GDM新标准的内容如下:妊娠首次产前检查时,符合单项空腹血糖在92~126mg/dL者;未发现空腹血糖异常者,在孕24~28周时行OGTT测试,符合空腹血糖≥92mg/dL且OGTT 1h血糖≥180mg/dL或OGTT 2h血糖≥153mg/dL者。

以意大利比萨大学Emilia Lacaria为首的研究团队,采用了新标准对660名妊娠妇女进行GDM筛查,筛查结果和一个历史队列(使用的是GDM诊断旧标准)进行了比较。

该研究纳入受试者的平均年龄为33岁,18.5%有糖尿病家族史,58%为首次妊娠。

GDM早期诊断中有18名妇女符合GDM诊断新标准;接受口服葡萄糖耐量试验(OGTT)的妇女共有642名,其中有118名妇女符合GDM诊断新标准,其他受试者的糖耐量正常(占79.4%)。

整体来说,共有136名(占20.6%)妇女符合GDM诊断新标准,其中13.2%在GDM早期筛查中检出,88.8%在孕24~28周时的OGTT试验中检出。

另一个对比研究(Diabetes Res Clin Pract.2003;62:131-137)使用的是GDM诊断旧标准,共涉及到3,950名妇女。

研究人员比较了这2项研究中GDM患病率的差异性,结果显示,和GDM旧标准组(GDM患病率为8.7%)比较,GDM新标准组的患病率高136.8%(GDM患病率为20.6%)。

使用GDM诊断新标准(IADPSG标准)后GDM的患病率显示急剧增加,一直是大家讨论的主题。
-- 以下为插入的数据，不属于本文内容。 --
$ cat config.mk
export PLATFORM = sky130hd
export DESIGN_NAME = cla_pipe_adder
export DESIGN_NICKNAME = d
export VERILOG_FILES = /design/src/rtl/cla_pipe_adder.sv
export SDC_FILE = /design/constraint.sdc
export NUM_CORES = 1
export LEC_CHECK = 0
export CAP_MARGIN = 30
export CORE_ASPECT_RATIO = 0.8
export CORE_MARGIN = 1.5
export CORE_UTILIZATION = 53
export DETAILED_ROUTE_END_ITERATION = 6
export GPL_TIMING_DRIVEN = 0
export PLACE_DENSITY = 0.79
export SYNTH_ARGS = -nofsm -noshare
export SYNTH_HDL_FRONTEND = slang
export SYNTH_SLANG_ARGS = --single-unit
$ cat constraint.sdc
create_clock -name clk -period 3.32 [get_ports clk]
set_input_delay 0.498 -clock clk [delete_from_list [all_inputs] [get_ports clk]]
set_output_delay 0.498 -clock clk [all_outputs]
set_load 0.02 [all_outputs]
$ cat src/rtl/cla_pipe_adder.sv
// Two-stage pipelined carry-lookahead adder/subtractor with an accumulator and
// valid/ready handshakes on both sides. Stage 1 holds bit/group P/G, stage 2 the result.
module cla_pipe_adder #(
  parameter int unsigned WIDTH = 16,
  parameter int unsigned GROUP = 4
) (
  input  logic             clk,
  input  logic             rst,
  input  logic             in_valid,
  output logic             in_ready,
  input  logic [1:0]       op,
  input  logic [WIDTH-1:0] a,
  input  logic [WIDTH-1:0] b,
  input  logic             cin,
  output logic             out_valid,
  input  logic             out_ready,
  output logic [WIDTH-1:0] sum,
  output logic             cout,
  output logic             ovf,
  output logic [WIDTH-1:0] acc
);

  localparam int unsigned NG = WIDTH / GROUP;

  typedef enum logic [1:0] {
    OP_ADD  = 2'b00,
    OP_SUB  = 2'b01,
    OP_ACC  = 2'b10,
    OP_LOAD = 2'b11
  } op_e;

  op_e              w_op;
  logic [WIDTH-1:0] w_x;
  logic [WIDTH-1:0] w_y;
  logic             w_c0;
  logic [WIDTH-1:0] w_p;
  logic [WIDTH-1:0] w_g;
  logic [NG-1:0]    w_gp;
  logic [NG-1:0]    w_gg;
  logic [WIDTH:0]   w_carry;
  logic [WIDTH-1:0] w_sum;
  logic             w_cout;
  logic             w_ovf;
  logic             w_advance;
  logic             w_s1_en;
  logic             w_hazard;
  logic             w_accept;
  logic             w_s1_writes_acc;

  logic             r_s1_valid;
  op_e              r_s1_op;
  logic             r_s1_c0;
  logic [WIDTH-1:0] r_s1_p;
  logic [WIDTH-1:0] r_s1_g;
  logic [NG-1:0]    r_s1_gp;
  logic [NG-1:0]    r_s1_gg;

  logic             r_s2_valid;
  logic [WIDTH-1:0] r_sum;
  logic             r_cout;
  logic             r_ovf;
  logic [WIDTH-1:0] r_acc;

  assign w_op = op_e'(op);

  // Operand selection at acceptance
  always_comb begin
    w_x  = a;
    w_y  = b;
    w_c0 = cin;
    case (w_op)
      OP_SUB:  begin w_y = ~b;       w_c0 = 1'b1; end
      OP_ACC:  begin w_x = r_acc;    w_y  = a;    end
      OP_LOAD: begin w_y = '0;       w_c0 = 1'b0; end
      default: ;
    endcase
  end

  assign w_p = w_x ^ w_y;
  assign w_g = w_x & w_y;

  // Group propagate/generate
  always_comb begin
    logic gp_t;
    logic gg_t;
    w_gp = '0;
    w_gg = '0;
    for (int unsigned k = 0; k < NG; k++) begin
      gp_t = 1'b1;
      gg_t = 1'b0;
      for (int unsigned j = 0; j < GROUP; j++) begin
        gg_t = w_g[k*GROUP+j] | (w_p[k*GROUP+j] & gg_t);
        gp_t = gp_t & w_p[k*GROUP+j];
      end
      w_gp[k] = gp_t;
      w_gg[k] = gg_t;
    end
  end

  // Group carries by parallel prefix (c0 is the generate of a virtual group -1),
  // then bit carries within each group.
  always_comb begin
    logic [NG:0] pp;
    logic [NG:0] gg;
    logic        c;
    gg = {r_s1_gg, r_s1_c0};
    pp = {r_s1_gp, 1'b0};
    for (int d = 1; d <= int'(NG); d = d * 2) begin
      for (int i = int'(NG); i >= d; i--) begin
        gg[i] = gg[i] | (pp[i] & gg[i-d]);
        pp[i] = pp[i] & pp[i-d];
      end
    end
    w_carry = '0;
    for (int unsigned k = 0; k < NG; k++) begin
      c = gg[k];
      for (int unsigned j = 0; j < GROUP; j++) begin
        w_carry[k*GROUP+j] = c;
        c = r_s1_g[k*GROUP+j] | (r_s1_p[k*GROUP+j] & c);
      end
    end
    w_carry[WIDTH] = gg[NG];
    w_sum  = r_s1_p ^ w_carry[WIDTH-1:0];
    w_cout = w_carry[WIDTH];
    w_ovf  = w_carry[WIDTH-1] ^ w_carry[WIDTH];
    if (r_s1_op == OP_LOAD) begin
      w_cout = 1'b0;
      w_ovf  = 1'b0;
    end
  end

  assign w_s1_writes_acc = (r_s1_op == OP_ACC) || (r_s1_op == OP_LOAD);
  assign w_advance       = !r_s2_valid || out_ready;
  assign w_s1_en         = w_advance || !r_s1_valid;
  // An accumulate must see the accumulator updated by the beat ahead of it
  assign w_hazard        = in_valid && (w_op == OP_ACC) && r_s1_valid && w_s1_writes_acc;
  assign in_ready        = w_s1_en && !w_hazard;
  assign w_accept        = in_valid && in_ready;

  always_ff @(posedge clk or posedge rst) begin
    if (rst) begin
      r_s1_valid <= 1'b0;
      r_s1_op    <= OP_ADD;
      r_s1_c0    <= 1'b0;
      r_s1_p     <= '0;
      r_s1_g     <= '0;
      r_s1_gp    <= '0;
      r_s1_gg    <= '0;
    end else if (w_s1_en) begin
      r_s1_valid <= w_accept;
      if (w_accept) begin
        r_s1_op <= w_op;
        r_s1_c0 <= w_c0;
        r_s1_p  <= w_p;
        r_s1_g  <= w_g;
        r_s1_gp <= w_gp;
        r_s1_gg <= w_gg;
      end
    end
  end

  always_ff @(posedge clk or posedge rst) begin
    if (rst) begin
      r_s2_valid <= 1'b0;
      r_sum      <= '0;
      r_cout     <= 1'b0;
      r_ovf      <= 1'b0;
    end else if (w_advance) begin
      r_s2_valid <= r_s1_valid;
      if (r_s1_valid) begin
        r_sum  <= w_sum;
        r_cout <= w_cout;
        r_ovf  <= w_ovf;
      end
    end
  end

  always_ff @(posedge clk or posedge rst) begin
    if (rst) begin
      r_acc <= '0;
    end else if (w_advance && r_s1_valid && w_s1_writes_acc) begin
      r_acc <= w_sum;
    end
  end

  assign out_valid = r_s2_valid;
  assign sum       = r_sum;
  assign cout      = r_cout;
  assign ovf       = r_ovf;
  assign acc       = r_acc;

endmodule
==> flow_summary.rst <==
.. list-table::
   :header-rows: 1

   * - Metric
     - Value
   * - Residual antenna-violating net count after detailed routing
     - 0
   * - Grt peak-use layer
     - met2
   * - Vertical die dimension
     - 81.7 um
   * - Area occupied by multi-input gates
     - 0.00209 sq mm
   * - Synthesized netlist net count
     - 420
   * - Number of library cell types mapped by synthesis
     - 30
   * - Standard cell area after detailed placement
     - 0.00501 sq mm
   * - Number of buffers inserted for hold repair after clock tree synthesis
     - 0
   * - Most repeated library cell on the critical path
     - sky130_fd_sc_hd__buf_2
   * - Met1 global-route usage
     - 35.1%
   * - Top cells by area in the synthesized netlist
     - sky130_fd_sc_hd__dfrtp_1 46%, sky130_fd_sc_hd__mux2_4 13%, sky130_fd_sc_hd__ha_1 8.5%, sky130_fd_sc_hd__mux2_2 6.6%, sky130_fd_sc_hd__nand2_1 5.9%
   * - Cell type group with the largest total delay on the critical path
     - buffers and inverters
   * - Highest Clock Rate
     - 0.340 GHz
   * - Post-synthesis sequential element count
     - 75
   * - YS warnings
     - 0
   * - Largest net degree at the start of global routing
     - 61
   * - Post-route fraction of the period consumed by the critical path
     - 88.5%
   * - Number of CTS-inserted buffers
     - 9
   * - Largest stage delay on the critical path
     - 500 ps
   * - Final cell count without fillers
     - 549
   * - Met2 capacity usage during global routing
     - 41.7%
   * - Met3 routing resource usage after global routing
     - 5.70%
   * - Measured slew at the worst slew-check pin
     - 631 ps
   * - Layout Utilization
     - 69.7%
   * - DP Cell Count
     - 533
   * - Mean Syn Cell Area
     - 11.6 sq um
   * - Share of cells above drive strength 1
     - 22.7%
   * - Max-slew violation total from the final report
     - 0
   * - Placed wire-length estimate
     - 7130 um
   * - Count of cells along the worst register-to-register path
     - 11
   * - Min-delay worst type
     - in2async
   * - Crit path max fanout
     - 10
   * - Library cell contributing the largest single delay on the critical path
     - sky130_fd_sc_hd__clkdlybuf4s50_1
   * - TritonCTS clock tree
     - done
   * - Total of fill cells in the finished design
     - 592
   * - Tightest slew margin relative to the limit
     - 57.9%
   * - Biggest area consumer among synthesized cells
     - sky130_fd_sc_hd__dfrtp_1
   * - Routed via count divided by cell count
     - 5.39
   * - Cell area after synthesis
     - 0.00411 sq mm
   * - Clock root buffer
     - sky130_fd_sc_hd__clkbuf_8
   * - Most common library cell in the layout ignoring fill and taps
     - sky130_fd_sc_hd__dfrtp_1
   * - Final design instance area without fill
     - 0.00520 sq mm
   * - Nets@finish
     - 506
   * - Unrepaired setup endpoints after global routing
     - no
   * - Horizontal die dimension
     - 101 um
   * - Status
     - complete, no violations
   * - Setup repair bufs after CTS
     - 0
   * - First-iteration detailed-routing DRC count
     - 193
   * - Routability Congestion
     - 0.882
   * - Detailed-router iteration count before antenna repair
     - 4
   * - Total number of placement rows
     - 28
   * - Clock transition at the register clock pins on the worst setup and hold paths after CTS
     - 70 ps
   * - Via count of the first global-routing pass
     - 3,072
   * - Number of cells upsized or downsized after cts
     - 0
   * - Relative area change from synthesis to final layout
     - 26.7%
   * - Critical-path cell list
     - clkdlybuf4s50_1, buf_2, nand2b_1, clkbuf_1, buf_2, o22ai_1, ha_1, a21oi_1, o21ai_0, mux2_4
   * - Area used by sequential logic in the layout
     - 0.00188 sq mm
   * - Gate Count Post-Synth
     - 353
   * - Share of the synthesized area in the top cell type
     - 45.7%
   * - Power density of the placed cells
     - 747 mW/mm^2
   * - I/O pin count
     - 75
   * - Start-to-end type of the worst setup path
     - in2reg
   * - Buf/Inv on CP
     - 4
   * - Number of antenna violations at the first check in global routing
     - 0
   * - Category of the worst setup path capture point
     - flip-flop
   * - WL per Instance
     - 17.8 um
   * - Starting utilization of the core area
     - 55.0%
   * - Type of origin of the critical path
     - input port
   * - Maximum ir drop on the vdd rail
     - 0.000428 V
   * - Total via count in the routed design
     - 2,961
   * - Remaining design rule violation count
     - 0
   * - Clock Sinks
     - 75
   * - Total chip power
     - 3.89 mW
   * - Latest clock arrival within the worst-skew pair
     - 350 ps
   * - Global-route wire length before repair
     - 15,700 um
   * - Crit path depth
     - 10
   * - Antenna diode count
     - 0
   * - Sequential-to-total area share from yosys stat
     - 45.7%
   * - CP Data Arrival Time
     - 3180 ps
   * - Period minus WS final
     - 2940 ps
   * - Lkg Pwr
     - 2.52 nW
   * - Setup tns final
     - 0 ps
   * - Critical path data required time
     - 3560 ps
   * - Quantity of I/O buffers inserted on ports
     - 74
   * - Global routing usage summed across all routing layers
     - 25.8%
   * - Max-cap viol count
     - 0
   * - Total count of hold-check failures in the final report
     - 0
   * - Total congestion overflow after global routing
     - 0
   * - Core Area
     - 0.00746 sq mm
   * - Aggregate routed wire length
     - 9770 um
   * - Die Outline Area
     - 0.00829 sq mm
   * - Most frequent cells in the layout
     - 75 x sky130_fd_sc_hd__dfrtp_1, 74 x sky130_fd_sc_hd__clkdlybuf4s50_1, 65 x sky130_fd_sc_hd__nand2_1
   * - Final setup fails
     - 0
   * - Final worst clock skew
     - 6.47 ps
   * - CTS H-tree lvls
     - 3
   * - Max Buffers Root-to-Sink
     - 2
但是,重要的是要记住,把使用GDM旧标准的队列作为对照,这个方法本身就有缺陷,美国芝加哥西北大学Feinberg医学院教授Boyd Metzger认为。

“在全球范围内,超重和肥胖发生率在持续上升,有几项数据显示,即使我们使用完全相同的诊断标准,GDM的发生率也会升高40%~50%,”他说,“背景是不断变化的,所以不同时间背景下的事件很难进行比较。”

Metzger教授认为,使用GDM诊断新标准后GDM的患病率显示急剧增加的原因在于,GDM诊断新标准只要求1次检测结果异常,而GDM诊断旧标准要求2次OGTT试验结果异常。

“在过去的20年中已经有几十篇论文指出,那些检测1次结果异常的患者,也就是之前被认为“正常”的患者,产后的很多不良结局和GDM患者类似。”